CHAPTER 61

At the time of which we are speaking, while Cleomenes in Egina was labouring for the general good of Greece, Demaratus at Sparta continued to bring charges against him, moved not so much by love of the Eginetans as by jealousy and hatred of his colleague. Cleomenes therefore was no sooner returned from Egina than he considered with himself how he might deprive Demaratus of his kingly office; and here the following circumstance furnished a ground for him to proceed upon. Ariston, king of Sparta, had been married to two wives, but neither of them had borne him any children; as however he still thought it was possible he might have offspring, he resolved to wed a third; and this was how the wedding was brought about. He had a certain friend, a Spartan, with whom he was more intimate than with any other citizen.
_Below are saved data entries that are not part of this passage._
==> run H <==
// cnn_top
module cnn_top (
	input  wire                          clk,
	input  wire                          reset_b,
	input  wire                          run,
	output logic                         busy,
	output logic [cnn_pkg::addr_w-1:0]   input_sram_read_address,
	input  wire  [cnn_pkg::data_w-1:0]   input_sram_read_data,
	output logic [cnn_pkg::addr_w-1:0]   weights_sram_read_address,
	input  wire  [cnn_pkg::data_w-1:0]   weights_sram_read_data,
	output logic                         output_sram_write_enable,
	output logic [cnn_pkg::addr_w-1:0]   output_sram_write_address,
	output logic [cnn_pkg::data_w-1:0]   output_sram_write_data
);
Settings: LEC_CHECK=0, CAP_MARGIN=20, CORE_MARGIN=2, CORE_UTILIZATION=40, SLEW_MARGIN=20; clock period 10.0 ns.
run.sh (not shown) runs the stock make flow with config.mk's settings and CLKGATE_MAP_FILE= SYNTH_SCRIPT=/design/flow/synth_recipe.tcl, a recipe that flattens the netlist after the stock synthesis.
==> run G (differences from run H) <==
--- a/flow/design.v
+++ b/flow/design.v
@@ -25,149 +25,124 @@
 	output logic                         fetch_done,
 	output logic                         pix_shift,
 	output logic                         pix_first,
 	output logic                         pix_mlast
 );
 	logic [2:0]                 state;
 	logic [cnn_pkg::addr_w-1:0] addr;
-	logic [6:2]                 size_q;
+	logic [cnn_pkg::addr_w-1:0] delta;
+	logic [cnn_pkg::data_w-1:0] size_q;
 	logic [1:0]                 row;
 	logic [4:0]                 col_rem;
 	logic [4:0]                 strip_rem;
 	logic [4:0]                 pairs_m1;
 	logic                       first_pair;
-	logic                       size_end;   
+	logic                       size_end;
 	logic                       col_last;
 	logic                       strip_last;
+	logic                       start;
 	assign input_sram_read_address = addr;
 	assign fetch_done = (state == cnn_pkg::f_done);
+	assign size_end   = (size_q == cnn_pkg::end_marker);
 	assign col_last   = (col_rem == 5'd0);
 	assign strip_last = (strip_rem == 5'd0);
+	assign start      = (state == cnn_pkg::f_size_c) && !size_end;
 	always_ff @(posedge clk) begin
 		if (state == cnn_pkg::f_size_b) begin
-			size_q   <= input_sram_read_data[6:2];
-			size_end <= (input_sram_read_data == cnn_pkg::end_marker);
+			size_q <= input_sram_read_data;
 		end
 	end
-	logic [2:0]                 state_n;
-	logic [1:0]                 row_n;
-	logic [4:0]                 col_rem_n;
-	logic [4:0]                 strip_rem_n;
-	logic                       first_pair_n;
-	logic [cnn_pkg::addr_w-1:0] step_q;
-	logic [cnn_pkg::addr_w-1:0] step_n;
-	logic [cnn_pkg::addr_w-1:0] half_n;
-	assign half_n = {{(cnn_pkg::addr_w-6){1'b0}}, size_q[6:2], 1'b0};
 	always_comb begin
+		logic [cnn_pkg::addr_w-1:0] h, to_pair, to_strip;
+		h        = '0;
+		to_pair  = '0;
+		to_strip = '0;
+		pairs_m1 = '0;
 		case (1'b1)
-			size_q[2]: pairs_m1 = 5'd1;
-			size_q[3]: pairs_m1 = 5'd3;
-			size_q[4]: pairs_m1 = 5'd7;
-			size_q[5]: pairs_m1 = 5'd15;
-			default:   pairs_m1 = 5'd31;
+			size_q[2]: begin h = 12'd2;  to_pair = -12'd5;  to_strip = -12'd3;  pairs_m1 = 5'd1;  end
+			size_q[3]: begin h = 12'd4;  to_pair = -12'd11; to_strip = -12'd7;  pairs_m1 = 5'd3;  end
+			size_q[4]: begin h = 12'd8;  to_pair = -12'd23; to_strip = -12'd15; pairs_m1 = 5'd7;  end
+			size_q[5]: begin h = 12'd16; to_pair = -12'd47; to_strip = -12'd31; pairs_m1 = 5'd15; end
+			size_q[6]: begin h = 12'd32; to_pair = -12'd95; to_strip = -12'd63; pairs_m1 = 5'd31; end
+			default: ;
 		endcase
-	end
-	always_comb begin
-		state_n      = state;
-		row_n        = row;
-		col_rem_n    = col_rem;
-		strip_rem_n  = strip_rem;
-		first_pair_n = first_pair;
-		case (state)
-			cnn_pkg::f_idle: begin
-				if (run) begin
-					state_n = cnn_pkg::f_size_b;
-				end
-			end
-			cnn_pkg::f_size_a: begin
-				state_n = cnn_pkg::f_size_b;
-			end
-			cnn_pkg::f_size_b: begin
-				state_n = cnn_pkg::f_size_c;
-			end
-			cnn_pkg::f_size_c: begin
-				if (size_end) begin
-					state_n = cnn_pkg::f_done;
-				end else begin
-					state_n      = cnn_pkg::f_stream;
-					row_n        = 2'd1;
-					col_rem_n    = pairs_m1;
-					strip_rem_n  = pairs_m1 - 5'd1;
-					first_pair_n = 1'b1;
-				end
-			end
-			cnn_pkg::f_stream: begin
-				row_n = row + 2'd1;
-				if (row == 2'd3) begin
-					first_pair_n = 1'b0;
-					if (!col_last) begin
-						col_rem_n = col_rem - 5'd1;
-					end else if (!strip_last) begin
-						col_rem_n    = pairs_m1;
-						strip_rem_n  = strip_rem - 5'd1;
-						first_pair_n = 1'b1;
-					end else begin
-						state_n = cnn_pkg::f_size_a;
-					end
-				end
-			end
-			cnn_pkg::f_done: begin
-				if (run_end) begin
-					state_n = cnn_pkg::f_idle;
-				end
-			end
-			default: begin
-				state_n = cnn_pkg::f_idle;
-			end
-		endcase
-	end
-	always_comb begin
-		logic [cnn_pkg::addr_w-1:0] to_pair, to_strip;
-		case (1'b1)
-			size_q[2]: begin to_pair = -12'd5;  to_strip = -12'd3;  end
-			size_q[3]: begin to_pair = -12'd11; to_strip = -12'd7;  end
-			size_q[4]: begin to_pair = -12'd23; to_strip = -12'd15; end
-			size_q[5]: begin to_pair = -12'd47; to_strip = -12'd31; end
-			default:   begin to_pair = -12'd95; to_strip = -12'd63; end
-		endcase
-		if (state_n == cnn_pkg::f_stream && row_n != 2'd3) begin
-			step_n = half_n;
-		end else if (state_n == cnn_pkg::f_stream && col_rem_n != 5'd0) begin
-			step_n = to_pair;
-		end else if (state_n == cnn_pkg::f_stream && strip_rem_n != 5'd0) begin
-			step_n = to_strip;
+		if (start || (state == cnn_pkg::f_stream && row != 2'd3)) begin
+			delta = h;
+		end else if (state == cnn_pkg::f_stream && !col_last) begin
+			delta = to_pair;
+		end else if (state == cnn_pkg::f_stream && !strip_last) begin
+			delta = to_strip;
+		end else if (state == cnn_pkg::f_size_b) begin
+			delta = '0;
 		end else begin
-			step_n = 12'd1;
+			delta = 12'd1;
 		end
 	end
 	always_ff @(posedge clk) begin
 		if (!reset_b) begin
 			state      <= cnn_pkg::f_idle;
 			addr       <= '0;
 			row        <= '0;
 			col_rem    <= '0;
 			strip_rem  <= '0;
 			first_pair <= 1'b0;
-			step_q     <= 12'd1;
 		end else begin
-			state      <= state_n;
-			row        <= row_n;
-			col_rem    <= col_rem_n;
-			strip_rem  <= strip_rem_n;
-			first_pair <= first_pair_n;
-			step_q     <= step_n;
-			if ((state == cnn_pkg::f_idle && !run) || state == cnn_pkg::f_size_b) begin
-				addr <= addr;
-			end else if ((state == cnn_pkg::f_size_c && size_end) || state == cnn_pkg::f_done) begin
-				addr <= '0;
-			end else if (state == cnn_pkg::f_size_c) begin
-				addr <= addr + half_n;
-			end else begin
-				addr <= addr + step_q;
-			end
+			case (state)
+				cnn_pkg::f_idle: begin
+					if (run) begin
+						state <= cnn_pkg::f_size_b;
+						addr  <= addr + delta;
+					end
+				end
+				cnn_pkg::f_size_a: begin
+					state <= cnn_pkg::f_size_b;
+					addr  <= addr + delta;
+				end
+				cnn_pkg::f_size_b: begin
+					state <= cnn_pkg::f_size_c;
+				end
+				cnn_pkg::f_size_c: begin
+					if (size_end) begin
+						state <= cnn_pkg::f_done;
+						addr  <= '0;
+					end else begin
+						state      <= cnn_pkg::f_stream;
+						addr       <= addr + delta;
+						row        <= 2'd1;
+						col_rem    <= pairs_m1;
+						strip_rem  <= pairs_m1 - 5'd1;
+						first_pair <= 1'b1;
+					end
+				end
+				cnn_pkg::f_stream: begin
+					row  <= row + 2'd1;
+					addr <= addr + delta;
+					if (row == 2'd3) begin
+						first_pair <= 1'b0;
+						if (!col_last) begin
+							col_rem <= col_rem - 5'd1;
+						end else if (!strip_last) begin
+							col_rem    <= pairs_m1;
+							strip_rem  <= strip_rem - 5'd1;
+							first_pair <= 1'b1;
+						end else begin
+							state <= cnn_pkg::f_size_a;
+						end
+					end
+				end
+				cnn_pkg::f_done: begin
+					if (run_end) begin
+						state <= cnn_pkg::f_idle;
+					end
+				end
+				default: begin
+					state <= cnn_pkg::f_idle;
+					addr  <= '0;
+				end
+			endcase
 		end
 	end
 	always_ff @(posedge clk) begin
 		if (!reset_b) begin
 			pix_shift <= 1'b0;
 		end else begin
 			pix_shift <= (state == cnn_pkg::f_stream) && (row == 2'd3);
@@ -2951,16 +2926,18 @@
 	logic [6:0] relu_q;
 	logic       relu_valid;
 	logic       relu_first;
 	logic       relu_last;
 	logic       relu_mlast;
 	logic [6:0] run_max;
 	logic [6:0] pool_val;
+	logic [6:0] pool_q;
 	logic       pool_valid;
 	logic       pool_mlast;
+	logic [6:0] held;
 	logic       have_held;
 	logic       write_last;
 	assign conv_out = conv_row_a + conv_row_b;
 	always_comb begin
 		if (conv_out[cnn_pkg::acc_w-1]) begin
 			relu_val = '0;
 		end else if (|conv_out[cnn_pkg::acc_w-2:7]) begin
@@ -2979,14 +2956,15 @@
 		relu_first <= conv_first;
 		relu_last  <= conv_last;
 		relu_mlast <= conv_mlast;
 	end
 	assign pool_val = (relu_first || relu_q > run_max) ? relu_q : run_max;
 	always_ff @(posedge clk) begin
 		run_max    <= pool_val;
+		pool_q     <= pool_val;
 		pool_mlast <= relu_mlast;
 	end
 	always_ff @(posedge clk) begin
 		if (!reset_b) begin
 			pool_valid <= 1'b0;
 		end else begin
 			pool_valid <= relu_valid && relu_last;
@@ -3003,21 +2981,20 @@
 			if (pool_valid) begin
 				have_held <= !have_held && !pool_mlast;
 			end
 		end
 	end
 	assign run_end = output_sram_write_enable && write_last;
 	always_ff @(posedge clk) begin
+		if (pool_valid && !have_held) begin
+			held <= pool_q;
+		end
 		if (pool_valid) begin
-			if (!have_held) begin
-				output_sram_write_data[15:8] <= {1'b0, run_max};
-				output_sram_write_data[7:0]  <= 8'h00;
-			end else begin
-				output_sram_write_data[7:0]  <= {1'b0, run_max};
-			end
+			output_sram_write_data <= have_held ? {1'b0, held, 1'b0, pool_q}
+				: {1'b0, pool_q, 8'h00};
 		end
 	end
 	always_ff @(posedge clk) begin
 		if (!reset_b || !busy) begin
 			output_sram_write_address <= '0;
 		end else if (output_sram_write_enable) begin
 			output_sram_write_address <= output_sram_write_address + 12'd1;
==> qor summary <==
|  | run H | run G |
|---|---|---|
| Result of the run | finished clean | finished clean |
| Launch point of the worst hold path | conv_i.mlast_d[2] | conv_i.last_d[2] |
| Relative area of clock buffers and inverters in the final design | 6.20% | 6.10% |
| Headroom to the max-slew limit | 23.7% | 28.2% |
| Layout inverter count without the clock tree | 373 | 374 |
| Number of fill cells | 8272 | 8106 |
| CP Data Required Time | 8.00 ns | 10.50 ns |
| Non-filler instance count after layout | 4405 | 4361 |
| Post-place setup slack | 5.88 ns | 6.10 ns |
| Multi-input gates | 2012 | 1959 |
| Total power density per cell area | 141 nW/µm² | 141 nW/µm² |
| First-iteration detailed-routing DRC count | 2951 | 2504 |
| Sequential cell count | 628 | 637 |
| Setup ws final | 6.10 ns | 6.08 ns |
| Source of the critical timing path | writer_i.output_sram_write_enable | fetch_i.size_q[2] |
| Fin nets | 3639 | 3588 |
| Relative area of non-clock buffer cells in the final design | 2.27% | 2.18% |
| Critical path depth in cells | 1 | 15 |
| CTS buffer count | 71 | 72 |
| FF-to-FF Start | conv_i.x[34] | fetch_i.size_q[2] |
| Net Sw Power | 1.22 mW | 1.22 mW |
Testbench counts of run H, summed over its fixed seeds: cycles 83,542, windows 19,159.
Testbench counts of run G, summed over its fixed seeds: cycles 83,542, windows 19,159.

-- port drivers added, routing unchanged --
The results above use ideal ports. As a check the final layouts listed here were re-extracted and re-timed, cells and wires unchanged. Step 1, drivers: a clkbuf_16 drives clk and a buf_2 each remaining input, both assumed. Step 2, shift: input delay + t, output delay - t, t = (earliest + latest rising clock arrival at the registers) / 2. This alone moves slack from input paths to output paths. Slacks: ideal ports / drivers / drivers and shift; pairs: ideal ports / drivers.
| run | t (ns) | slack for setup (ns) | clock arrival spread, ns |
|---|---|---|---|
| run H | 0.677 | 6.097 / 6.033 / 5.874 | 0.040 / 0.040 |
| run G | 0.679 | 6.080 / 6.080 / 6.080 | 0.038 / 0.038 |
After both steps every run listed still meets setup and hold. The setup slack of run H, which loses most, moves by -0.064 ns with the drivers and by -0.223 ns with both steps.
This is an optimization exercise on Yosys and OpenROAD, whose aim is small area and a short achievable clock period, not a production implementation.
RTL that was checked went through simulation tests only; none was proved equivalent to the original.
Power figures rest on the tool's default switching activity, not on a simulated workload.

## apb_regbank_slave
module apb_regbank_slave
#(
    parameter int unsigned       NUM_REGS     = 32,
    parameter logic [apb_pkg::DATA_W-1:0] ID_VALUE     = apb_pkg::ID_VALUE_DEFAULT,
    parameter int unsigned       WAIT_DEFAULT = 0
) (
    input  logic                  apb_clk,
    input  logic                  sys_reset,
    input  logic                  apb_selx,
    input  logic                  apb_en,
    input  logic                  apb_write,
    input  logic [apb_pkg::ADDR_W-1:0]     apb_addr,
    input  logic [apb_pkg::DATA_W-1:0]     apb_wdata,
    output logic [apb_pkg::DATA_W-1:0]     apb_rdata,
    output logic                  apb_ready,
    output logic                  apb_slverr,
    output logic [apb_pkg::PROT_CNT_W-1:0] prot_err_cnt
);
==> flow/config.mk <==
export PLATFORM = sky130hd
export DESIGN_NAME = apb_regbank_slave
export DESIGN_NICKNAME = apb_regbank_slave
export VERILOG_FILES = /design/flow/design.v
export SDC_FILE = /design/flow/constraint.sdc
export NUM_CORES = 4
export LEC_CHECK = 0
export CAP_MARGIN = 20
export CORE_MARGIN = 2
export CORE_UTILIZATION = 55
export CTS_BUF_LIST = sky130_fd_sc_hd__clkbuf_16
export CTS_CLUSTER_DIAMETER = 90
export CTS_CLUSTER_SIZE = 28
export SETUP_SLACK_MARGIN = 2.8
export SLEW_MARGIN = 50
export SYNTH_HIERARCHICAL = 1
==> flow/constraint.sdc <==
create_clock -name core_clock -period 5.5 [get_ports {apb_clk}]
set_input_delay 1.1000 -clock core_clock [delete_from_list [all_inputs] [get_ports {apb_clk}]]
set_output_delay 1.1000 -clock core_clock [all_outputs]
set_load 0.01 [all_outputs]
standard.sh (not shown) runs the stock make flow with config.mk's settings and CLKGATE_MAP_FILE= SYNTH_SCRIPT=/design/flow/synth_recipe.tcl, a recipe that flattens the netlist after the stock synthesis.
==> flow/flow/run.sh <==
#!/bin/bash
# The standard layout, with plain buffers (not delay cells) on the ports.
set -euo pipefail
export BUFFER_PORTS_ARGS="-buffer_cell sky130_fd_sc_hd__buf_2"
bash standard.sh > standard.log 2>&1
Next try:
Settings changed: SLEW_MARGIN 50 to 20.
What happened: Clock skew stays flat; wire length is about the same; setup slack gets worse by 0.048 ns; cell area shrinks by about 0.7%; worst hold slack stays flat; utilization shrinks by 0.43 points; count of clock-buffer cells in the layout shrinks by 1; clock power shrinks by about 1%; die area stays the same; synthesized area does not change; maximum frequency shrinks by about 1.7%.
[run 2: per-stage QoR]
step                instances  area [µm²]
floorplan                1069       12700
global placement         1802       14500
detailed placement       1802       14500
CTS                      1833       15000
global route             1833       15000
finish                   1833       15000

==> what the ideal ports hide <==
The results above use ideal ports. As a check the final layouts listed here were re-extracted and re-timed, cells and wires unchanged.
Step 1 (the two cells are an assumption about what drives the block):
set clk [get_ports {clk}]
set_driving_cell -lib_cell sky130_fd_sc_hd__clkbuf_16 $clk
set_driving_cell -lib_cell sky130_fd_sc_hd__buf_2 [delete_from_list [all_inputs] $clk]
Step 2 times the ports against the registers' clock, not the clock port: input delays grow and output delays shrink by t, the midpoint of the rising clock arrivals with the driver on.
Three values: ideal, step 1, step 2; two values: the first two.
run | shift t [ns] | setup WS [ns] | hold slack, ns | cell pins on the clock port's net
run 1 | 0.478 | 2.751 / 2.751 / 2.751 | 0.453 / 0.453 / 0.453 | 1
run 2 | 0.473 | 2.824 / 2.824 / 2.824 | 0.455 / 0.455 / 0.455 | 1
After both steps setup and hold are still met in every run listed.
Context: an optimization exercise on an open-source flow, tuned for small area and a short achievable clock period. The choices shown serve that exercise and are no tape-out recipe. The RTL was checked by simulation tests, not by an equivalence proof against the original design. Power and IR drop assume default switching activity.

## flow/run.sh

```bash
#!/bin/bash
# synth_recipe.tcl (not shown) runs the flow's synth.tcl, then flattens the netlist and writes it again
# the make line also repeats each setting of config.mk as NAME=value (left out here)
make -C /OpenROAD-flow-scripts/flow DESIGN_CONFIG=/design/flow/config.mk WORK_HOME=/design/flow/orfs CLKGATE_MAP_FILE= SYNTH_SCRIPT=/design/flow/synth_recipe.tcl finish
```

## flow/config.mk

```make
export PLATFORM = sky130hd
export DESIGN_NAME = systolic_gemm_engine
export DESIGN_NICKNAME = systolic_gemm_engine
export VERILOG_FILES = /design/flow/design.v
export SDC_FILE = /design/flow/constraint.sdc
export NUM_CORES = 4
export LEC_CHECK = 0
export CAP_MARGIN = 20
export CORE_MARGIN = 2
export CORE_UTILIZATION = 40
export SLEW_MARGIN = 20
```

## flow/constraint.sdc

```tcl
create_clock -name core_clock -period 8.0 [get_ports {clk}]
set_input_delay 1.6000 -clock core_clock [delete_from_list [all_inputs] [get_ports {clk}]]
set_output_delay 1.6000 -clock core_clock [all_outputs]
set_load 0.01 [all_outputs]
```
This friend was married to a wife whose beauty far surpassed that of all the other women in Sparta; and what was still more strange, she had once been as ugly as she now was beautiful. For her nurse, seeing how ill-favoured she was, and how sadly her parents, who were wealthy people, took her bad looks to heart, bethought herself of a plan, which was to carry the child every day to the temple of Helen at Therapna, which stands above the Phoebeum, and there to place her before the image, and beseech the goddess to take away the child's ugliness. One day, as she left the temple, a woman appeared to her, and begged to know what it was she held in her arms. The nurse told her it was a child, on which she asked to see it; but the nurse refused; the parents, she said, had forbidden her to show the child to any one. However the woman would not take a denial; and the nurse, seeing how highly she prized a look, at last let her see the child. Then the woman gently stroked its head, and said, "One day this child shall be the fairest dame in Sparta." And her looks began to change from that very day. When she was of marriageable age, Agetus, son of Alcides, the same whom I have mentioned above as the friend of Ariston, made her his wife.